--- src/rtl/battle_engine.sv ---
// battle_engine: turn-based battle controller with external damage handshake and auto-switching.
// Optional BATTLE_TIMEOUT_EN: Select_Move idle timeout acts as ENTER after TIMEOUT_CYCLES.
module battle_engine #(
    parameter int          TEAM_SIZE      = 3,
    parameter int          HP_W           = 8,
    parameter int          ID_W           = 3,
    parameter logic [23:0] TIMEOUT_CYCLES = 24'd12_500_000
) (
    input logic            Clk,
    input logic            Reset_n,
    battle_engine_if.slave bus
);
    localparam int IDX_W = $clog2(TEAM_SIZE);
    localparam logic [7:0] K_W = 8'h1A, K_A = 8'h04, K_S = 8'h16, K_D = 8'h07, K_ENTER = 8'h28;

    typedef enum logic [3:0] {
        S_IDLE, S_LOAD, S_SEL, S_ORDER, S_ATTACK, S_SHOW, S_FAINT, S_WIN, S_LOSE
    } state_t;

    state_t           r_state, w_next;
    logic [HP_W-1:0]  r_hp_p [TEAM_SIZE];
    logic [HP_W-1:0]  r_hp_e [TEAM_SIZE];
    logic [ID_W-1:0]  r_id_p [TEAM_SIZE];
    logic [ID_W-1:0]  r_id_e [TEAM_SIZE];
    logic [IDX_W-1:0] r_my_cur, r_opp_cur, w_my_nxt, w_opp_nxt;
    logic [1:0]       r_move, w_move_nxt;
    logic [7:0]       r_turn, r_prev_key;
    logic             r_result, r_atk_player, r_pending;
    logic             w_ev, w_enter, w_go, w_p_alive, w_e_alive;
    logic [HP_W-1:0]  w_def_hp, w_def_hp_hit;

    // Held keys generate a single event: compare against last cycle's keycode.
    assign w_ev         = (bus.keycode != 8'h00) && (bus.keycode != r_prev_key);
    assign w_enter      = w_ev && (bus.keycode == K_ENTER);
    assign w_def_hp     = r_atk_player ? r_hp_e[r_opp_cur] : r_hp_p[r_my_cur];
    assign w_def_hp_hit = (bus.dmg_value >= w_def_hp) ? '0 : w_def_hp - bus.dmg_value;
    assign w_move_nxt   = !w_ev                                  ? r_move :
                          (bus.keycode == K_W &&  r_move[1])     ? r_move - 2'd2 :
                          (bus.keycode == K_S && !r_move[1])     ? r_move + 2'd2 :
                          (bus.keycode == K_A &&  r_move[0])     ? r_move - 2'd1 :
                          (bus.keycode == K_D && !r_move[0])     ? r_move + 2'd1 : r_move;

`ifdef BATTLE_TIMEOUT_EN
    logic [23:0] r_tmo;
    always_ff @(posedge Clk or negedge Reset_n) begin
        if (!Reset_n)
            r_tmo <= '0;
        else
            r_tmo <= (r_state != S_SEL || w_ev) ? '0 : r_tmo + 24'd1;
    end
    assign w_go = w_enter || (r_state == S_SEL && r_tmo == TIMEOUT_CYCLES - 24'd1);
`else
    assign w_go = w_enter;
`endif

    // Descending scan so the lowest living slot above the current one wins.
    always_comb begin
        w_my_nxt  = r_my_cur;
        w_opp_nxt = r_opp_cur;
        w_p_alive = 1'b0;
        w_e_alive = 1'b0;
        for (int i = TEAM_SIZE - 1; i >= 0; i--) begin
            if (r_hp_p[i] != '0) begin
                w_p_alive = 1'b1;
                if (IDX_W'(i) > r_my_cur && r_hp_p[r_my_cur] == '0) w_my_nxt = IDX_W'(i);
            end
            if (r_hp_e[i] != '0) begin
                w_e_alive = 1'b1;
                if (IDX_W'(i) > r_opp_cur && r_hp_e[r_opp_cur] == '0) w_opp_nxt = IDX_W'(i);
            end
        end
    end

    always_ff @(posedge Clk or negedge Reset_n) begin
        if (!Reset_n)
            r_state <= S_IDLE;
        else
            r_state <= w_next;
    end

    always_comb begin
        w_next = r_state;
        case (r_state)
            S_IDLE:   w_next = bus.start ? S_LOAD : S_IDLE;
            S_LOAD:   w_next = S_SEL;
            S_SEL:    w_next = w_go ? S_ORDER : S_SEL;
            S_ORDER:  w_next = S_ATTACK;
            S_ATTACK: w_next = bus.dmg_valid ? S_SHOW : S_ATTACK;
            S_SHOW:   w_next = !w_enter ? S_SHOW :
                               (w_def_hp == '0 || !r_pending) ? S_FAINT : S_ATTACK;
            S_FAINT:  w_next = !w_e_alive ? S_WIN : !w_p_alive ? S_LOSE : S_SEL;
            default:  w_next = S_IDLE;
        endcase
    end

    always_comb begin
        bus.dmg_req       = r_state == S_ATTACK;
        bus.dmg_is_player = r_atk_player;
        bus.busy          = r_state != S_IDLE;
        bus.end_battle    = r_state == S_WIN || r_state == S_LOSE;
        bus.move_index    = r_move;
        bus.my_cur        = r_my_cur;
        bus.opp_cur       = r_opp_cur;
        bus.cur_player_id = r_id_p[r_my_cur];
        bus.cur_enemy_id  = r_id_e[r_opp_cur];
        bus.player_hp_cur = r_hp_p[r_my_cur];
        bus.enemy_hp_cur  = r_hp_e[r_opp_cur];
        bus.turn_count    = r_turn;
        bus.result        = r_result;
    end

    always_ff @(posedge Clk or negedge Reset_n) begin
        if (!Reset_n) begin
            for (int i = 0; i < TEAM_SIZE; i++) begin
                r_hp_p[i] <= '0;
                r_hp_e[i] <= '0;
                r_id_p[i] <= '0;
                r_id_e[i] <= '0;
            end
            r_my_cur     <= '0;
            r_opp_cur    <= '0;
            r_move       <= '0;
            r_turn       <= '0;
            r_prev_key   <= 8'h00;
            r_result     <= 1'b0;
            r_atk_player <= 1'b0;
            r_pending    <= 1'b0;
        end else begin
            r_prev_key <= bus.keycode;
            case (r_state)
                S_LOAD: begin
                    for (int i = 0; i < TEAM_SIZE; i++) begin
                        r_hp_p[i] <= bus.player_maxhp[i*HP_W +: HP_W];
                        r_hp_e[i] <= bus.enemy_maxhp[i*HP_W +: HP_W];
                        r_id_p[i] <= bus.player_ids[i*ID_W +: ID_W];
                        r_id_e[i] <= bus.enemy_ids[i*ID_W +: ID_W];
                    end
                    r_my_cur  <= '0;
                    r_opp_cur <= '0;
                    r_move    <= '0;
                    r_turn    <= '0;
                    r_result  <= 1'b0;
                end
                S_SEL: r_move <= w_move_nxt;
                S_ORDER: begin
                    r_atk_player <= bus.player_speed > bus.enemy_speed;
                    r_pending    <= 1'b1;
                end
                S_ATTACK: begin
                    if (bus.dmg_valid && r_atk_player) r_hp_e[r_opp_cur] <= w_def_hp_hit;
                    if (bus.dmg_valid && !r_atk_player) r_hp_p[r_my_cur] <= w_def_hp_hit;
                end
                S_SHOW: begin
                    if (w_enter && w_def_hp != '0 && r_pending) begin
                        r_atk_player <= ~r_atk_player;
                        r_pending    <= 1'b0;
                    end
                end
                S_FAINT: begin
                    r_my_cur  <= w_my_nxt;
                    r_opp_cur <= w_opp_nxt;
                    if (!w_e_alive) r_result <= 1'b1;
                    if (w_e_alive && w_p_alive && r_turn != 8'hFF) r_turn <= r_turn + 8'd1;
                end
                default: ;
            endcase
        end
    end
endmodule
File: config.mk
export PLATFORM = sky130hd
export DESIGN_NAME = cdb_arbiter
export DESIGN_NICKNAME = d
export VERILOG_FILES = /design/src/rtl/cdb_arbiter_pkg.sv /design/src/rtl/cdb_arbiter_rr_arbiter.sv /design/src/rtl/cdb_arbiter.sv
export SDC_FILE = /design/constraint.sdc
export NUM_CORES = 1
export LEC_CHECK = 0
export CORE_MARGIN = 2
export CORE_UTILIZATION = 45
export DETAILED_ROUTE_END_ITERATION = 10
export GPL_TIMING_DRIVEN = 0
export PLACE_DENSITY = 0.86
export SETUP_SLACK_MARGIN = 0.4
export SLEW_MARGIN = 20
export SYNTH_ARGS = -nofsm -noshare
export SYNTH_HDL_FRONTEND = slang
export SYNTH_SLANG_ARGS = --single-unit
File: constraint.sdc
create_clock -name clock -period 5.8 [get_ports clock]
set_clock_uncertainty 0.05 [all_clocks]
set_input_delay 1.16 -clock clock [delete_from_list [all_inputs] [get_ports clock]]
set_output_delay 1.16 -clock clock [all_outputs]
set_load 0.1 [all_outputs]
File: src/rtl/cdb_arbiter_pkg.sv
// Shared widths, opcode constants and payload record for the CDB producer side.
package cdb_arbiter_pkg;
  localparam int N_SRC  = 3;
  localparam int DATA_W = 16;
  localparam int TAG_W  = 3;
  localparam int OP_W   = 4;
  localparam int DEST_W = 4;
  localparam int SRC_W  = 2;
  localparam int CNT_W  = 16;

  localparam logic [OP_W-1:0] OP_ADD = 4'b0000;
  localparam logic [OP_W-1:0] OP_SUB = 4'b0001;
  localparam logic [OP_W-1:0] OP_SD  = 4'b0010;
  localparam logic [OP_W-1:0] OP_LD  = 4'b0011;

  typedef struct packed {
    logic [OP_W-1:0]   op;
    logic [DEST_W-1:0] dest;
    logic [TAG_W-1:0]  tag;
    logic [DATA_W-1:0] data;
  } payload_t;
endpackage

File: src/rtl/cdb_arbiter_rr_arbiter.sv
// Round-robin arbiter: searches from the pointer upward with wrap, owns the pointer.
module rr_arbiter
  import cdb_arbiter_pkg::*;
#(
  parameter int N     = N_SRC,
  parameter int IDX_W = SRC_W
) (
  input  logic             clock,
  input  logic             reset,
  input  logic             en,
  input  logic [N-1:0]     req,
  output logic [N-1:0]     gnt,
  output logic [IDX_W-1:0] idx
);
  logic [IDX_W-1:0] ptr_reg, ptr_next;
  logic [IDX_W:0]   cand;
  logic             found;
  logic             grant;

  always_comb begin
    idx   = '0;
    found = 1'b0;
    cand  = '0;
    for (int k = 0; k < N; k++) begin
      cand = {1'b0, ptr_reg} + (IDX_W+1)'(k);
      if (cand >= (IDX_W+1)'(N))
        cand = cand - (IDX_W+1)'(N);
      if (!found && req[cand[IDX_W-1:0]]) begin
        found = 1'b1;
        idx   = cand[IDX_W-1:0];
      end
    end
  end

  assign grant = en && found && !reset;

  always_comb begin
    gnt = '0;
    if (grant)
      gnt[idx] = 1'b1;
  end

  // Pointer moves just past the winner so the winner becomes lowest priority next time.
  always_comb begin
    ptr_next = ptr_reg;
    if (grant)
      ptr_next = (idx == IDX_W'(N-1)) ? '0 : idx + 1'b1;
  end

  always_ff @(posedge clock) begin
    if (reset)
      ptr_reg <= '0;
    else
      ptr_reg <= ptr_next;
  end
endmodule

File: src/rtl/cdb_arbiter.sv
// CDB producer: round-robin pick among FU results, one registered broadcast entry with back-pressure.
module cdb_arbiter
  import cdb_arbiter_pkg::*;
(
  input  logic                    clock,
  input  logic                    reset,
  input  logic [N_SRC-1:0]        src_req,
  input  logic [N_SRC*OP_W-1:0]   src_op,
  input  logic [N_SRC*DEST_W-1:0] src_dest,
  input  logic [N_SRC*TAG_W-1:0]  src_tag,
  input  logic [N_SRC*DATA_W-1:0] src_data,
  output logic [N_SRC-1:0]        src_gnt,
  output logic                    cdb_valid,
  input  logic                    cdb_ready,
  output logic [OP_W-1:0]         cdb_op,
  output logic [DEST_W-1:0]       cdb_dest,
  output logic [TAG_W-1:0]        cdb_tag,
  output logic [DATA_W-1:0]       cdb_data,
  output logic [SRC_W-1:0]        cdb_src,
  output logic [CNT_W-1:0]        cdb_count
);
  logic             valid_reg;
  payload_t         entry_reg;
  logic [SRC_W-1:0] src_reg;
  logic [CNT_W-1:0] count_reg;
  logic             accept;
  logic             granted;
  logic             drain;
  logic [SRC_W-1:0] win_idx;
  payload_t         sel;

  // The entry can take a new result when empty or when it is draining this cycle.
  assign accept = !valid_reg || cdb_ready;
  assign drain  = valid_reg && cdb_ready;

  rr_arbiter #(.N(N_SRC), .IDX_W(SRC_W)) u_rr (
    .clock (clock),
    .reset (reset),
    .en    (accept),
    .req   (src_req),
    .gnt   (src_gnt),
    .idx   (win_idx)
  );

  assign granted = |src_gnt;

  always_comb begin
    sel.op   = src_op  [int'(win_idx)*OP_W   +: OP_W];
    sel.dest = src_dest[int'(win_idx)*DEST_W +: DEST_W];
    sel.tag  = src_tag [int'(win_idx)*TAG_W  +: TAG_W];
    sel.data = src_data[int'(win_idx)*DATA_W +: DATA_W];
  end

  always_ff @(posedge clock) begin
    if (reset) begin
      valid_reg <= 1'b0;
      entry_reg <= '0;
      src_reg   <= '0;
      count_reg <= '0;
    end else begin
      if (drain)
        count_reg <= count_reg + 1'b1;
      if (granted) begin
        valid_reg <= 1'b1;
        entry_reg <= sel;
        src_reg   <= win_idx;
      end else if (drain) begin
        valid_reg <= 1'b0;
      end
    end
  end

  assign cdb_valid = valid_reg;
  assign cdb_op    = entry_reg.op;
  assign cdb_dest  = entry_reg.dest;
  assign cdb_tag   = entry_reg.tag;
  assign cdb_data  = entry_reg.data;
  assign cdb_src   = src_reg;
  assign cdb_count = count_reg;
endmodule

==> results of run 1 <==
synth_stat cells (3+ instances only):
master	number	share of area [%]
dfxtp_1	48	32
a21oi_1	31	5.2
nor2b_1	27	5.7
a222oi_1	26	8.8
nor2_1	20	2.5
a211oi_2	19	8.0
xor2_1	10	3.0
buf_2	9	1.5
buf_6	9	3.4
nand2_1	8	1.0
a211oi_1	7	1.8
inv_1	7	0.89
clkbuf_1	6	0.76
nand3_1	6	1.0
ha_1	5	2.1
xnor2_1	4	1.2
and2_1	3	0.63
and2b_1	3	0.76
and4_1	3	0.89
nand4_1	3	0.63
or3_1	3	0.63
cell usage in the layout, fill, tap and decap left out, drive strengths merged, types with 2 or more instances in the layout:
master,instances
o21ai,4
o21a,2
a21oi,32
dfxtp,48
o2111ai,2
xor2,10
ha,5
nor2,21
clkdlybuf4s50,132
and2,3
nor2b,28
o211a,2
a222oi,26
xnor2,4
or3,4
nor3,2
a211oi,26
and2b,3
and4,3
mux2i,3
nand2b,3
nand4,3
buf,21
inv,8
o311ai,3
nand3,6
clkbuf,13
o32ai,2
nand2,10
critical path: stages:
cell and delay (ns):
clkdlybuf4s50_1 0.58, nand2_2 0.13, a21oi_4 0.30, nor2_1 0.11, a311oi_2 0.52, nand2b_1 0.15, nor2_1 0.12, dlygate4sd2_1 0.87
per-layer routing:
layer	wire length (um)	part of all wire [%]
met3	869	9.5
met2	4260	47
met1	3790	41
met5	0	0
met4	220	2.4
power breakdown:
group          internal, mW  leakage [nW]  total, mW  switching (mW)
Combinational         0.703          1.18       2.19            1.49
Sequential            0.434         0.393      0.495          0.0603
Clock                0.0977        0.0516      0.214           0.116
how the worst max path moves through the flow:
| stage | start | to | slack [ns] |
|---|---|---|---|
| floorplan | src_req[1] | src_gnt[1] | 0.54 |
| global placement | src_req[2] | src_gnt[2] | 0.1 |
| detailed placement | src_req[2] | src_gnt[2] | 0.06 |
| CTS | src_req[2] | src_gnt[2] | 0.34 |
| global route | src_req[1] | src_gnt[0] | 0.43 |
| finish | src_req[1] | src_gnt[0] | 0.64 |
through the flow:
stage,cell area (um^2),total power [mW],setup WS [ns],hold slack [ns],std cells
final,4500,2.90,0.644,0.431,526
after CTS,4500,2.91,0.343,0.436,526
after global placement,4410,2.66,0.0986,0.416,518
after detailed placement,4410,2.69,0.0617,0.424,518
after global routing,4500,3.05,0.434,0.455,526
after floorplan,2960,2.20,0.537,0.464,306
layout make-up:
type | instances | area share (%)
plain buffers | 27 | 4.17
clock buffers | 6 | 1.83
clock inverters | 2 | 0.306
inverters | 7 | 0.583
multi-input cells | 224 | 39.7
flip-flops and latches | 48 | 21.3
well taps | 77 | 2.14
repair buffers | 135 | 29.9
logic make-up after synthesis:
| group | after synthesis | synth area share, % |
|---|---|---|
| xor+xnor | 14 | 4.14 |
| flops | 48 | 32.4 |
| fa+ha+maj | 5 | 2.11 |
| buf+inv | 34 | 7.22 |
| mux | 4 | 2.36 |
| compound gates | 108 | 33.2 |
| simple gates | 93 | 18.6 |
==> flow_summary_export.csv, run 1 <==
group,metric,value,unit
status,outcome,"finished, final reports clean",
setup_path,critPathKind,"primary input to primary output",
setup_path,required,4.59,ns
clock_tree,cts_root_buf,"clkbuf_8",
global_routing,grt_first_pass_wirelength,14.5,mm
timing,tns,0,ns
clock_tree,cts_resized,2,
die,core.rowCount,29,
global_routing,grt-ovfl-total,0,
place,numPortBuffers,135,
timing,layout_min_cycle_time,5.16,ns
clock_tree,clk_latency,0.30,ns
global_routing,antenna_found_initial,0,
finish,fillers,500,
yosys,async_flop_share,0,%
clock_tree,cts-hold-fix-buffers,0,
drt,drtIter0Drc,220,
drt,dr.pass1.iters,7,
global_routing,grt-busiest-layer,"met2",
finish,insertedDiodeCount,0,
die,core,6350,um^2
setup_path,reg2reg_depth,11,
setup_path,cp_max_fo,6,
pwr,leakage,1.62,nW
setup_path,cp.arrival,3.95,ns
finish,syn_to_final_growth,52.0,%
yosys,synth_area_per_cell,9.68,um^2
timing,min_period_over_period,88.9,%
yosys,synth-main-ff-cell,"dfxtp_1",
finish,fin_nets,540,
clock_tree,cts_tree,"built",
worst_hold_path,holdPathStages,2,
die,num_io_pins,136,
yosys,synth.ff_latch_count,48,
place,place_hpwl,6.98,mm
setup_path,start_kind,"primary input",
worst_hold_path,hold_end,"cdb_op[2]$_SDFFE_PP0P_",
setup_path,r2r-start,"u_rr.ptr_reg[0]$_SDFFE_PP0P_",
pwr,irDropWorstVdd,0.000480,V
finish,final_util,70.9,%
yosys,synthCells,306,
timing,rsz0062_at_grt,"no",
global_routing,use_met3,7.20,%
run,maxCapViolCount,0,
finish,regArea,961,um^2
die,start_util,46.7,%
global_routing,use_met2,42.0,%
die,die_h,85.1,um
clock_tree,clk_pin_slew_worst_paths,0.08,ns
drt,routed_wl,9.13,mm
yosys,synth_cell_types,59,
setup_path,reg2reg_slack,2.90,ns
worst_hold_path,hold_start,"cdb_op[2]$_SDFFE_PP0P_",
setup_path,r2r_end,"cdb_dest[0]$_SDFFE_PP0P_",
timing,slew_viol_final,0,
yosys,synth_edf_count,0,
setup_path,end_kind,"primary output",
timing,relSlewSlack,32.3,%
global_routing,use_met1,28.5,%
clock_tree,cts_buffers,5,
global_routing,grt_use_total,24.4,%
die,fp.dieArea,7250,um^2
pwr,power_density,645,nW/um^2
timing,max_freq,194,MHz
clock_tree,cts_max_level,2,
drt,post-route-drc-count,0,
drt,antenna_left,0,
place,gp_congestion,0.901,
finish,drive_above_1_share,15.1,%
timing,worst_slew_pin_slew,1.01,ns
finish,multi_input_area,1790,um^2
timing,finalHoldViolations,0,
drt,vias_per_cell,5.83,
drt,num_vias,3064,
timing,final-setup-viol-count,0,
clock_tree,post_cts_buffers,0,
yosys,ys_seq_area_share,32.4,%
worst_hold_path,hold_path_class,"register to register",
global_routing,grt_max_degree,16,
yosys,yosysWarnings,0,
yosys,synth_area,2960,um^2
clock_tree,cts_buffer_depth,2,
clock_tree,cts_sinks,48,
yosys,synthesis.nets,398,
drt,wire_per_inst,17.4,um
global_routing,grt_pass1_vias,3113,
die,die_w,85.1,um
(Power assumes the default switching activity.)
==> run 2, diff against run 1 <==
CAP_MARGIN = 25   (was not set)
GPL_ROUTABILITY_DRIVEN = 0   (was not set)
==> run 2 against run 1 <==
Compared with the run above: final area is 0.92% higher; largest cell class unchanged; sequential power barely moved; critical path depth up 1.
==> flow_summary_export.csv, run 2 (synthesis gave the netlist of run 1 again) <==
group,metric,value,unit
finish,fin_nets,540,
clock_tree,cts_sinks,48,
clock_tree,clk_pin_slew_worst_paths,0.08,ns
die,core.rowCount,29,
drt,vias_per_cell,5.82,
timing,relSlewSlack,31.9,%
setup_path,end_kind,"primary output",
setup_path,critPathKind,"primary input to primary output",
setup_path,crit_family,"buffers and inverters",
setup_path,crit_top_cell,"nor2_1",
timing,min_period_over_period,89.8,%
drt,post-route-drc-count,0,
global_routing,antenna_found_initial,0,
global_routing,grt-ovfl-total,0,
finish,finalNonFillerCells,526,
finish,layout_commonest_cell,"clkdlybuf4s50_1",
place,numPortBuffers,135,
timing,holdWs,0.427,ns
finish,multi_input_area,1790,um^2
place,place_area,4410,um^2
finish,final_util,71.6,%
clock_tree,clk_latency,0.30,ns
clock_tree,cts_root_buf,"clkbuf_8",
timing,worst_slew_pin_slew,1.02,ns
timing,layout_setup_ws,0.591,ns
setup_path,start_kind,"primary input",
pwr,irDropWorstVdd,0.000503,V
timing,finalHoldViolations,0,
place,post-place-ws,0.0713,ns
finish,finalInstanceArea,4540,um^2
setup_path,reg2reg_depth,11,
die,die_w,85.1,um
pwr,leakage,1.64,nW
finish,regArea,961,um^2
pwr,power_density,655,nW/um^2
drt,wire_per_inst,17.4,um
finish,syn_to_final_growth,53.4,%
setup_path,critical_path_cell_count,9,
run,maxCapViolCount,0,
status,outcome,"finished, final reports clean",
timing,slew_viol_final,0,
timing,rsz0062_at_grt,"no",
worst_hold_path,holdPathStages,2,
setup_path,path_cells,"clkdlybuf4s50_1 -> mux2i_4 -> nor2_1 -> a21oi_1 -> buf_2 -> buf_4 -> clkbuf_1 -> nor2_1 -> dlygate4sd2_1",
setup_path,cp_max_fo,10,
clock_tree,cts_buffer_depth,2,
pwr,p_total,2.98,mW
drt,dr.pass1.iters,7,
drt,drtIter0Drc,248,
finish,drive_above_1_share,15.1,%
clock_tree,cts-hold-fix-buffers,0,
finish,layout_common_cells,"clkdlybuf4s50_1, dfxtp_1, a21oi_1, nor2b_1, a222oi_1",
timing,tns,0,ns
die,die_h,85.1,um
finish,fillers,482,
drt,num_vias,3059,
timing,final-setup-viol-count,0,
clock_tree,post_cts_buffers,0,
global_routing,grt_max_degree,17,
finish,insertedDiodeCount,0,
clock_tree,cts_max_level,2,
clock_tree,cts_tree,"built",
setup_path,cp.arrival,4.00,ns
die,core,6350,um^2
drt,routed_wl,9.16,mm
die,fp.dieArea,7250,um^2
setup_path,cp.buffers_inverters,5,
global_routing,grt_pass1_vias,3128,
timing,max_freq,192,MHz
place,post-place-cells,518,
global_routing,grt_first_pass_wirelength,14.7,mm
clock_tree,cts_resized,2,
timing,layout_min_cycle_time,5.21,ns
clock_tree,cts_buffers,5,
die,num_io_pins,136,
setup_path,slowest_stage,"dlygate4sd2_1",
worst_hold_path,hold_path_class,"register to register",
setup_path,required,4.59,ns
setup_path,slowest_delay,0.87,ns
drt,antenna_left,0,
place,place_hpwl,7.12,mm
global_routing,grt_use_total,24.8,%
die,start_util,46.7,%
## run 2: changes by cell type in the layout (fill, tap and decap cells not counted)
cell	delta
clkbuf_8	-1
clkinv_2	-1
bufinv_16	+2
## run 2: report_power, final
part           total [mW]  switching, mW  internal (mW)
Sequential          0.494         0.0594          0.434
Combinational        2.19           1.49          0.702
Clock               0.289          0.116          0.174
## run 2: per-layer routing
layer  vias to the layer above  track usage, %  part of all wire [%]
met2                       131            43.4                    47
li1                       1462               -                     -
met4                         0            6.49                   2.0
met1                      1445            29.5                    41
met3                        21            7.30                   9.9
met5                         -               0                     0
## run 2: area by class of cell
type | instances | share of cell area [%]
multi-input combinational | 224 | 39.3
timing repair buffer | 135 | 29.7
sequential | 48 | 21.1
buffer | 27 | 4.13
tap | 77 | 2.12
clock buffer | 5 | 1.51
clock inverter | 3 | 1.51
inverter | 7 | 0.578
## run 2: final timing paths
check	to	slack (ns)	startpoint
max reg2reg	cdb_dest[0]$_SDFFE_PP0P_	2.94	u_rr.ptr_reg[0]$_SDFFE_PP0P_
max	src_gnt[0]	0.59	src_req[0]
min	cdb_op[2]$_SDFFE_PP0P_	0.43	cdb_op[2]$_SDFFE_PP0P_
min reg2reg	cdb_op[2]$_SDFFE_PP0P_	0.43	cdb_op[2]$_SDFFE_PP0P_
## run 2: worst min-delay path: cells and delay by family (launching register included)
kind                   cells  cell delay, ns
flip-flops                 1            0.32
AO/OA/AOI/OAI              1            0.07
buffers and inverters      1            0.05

* [Task objective]: What lines in the material above include "decap"? Copy every one of them.

* [Result for this exercise]:
cell usage in the layout, fill, tap and decap left out, drive strengths merged, types with 2 or more instances in the layout:
## run 2: changes by cell type in the layout (fill, tap and decap cells not counted)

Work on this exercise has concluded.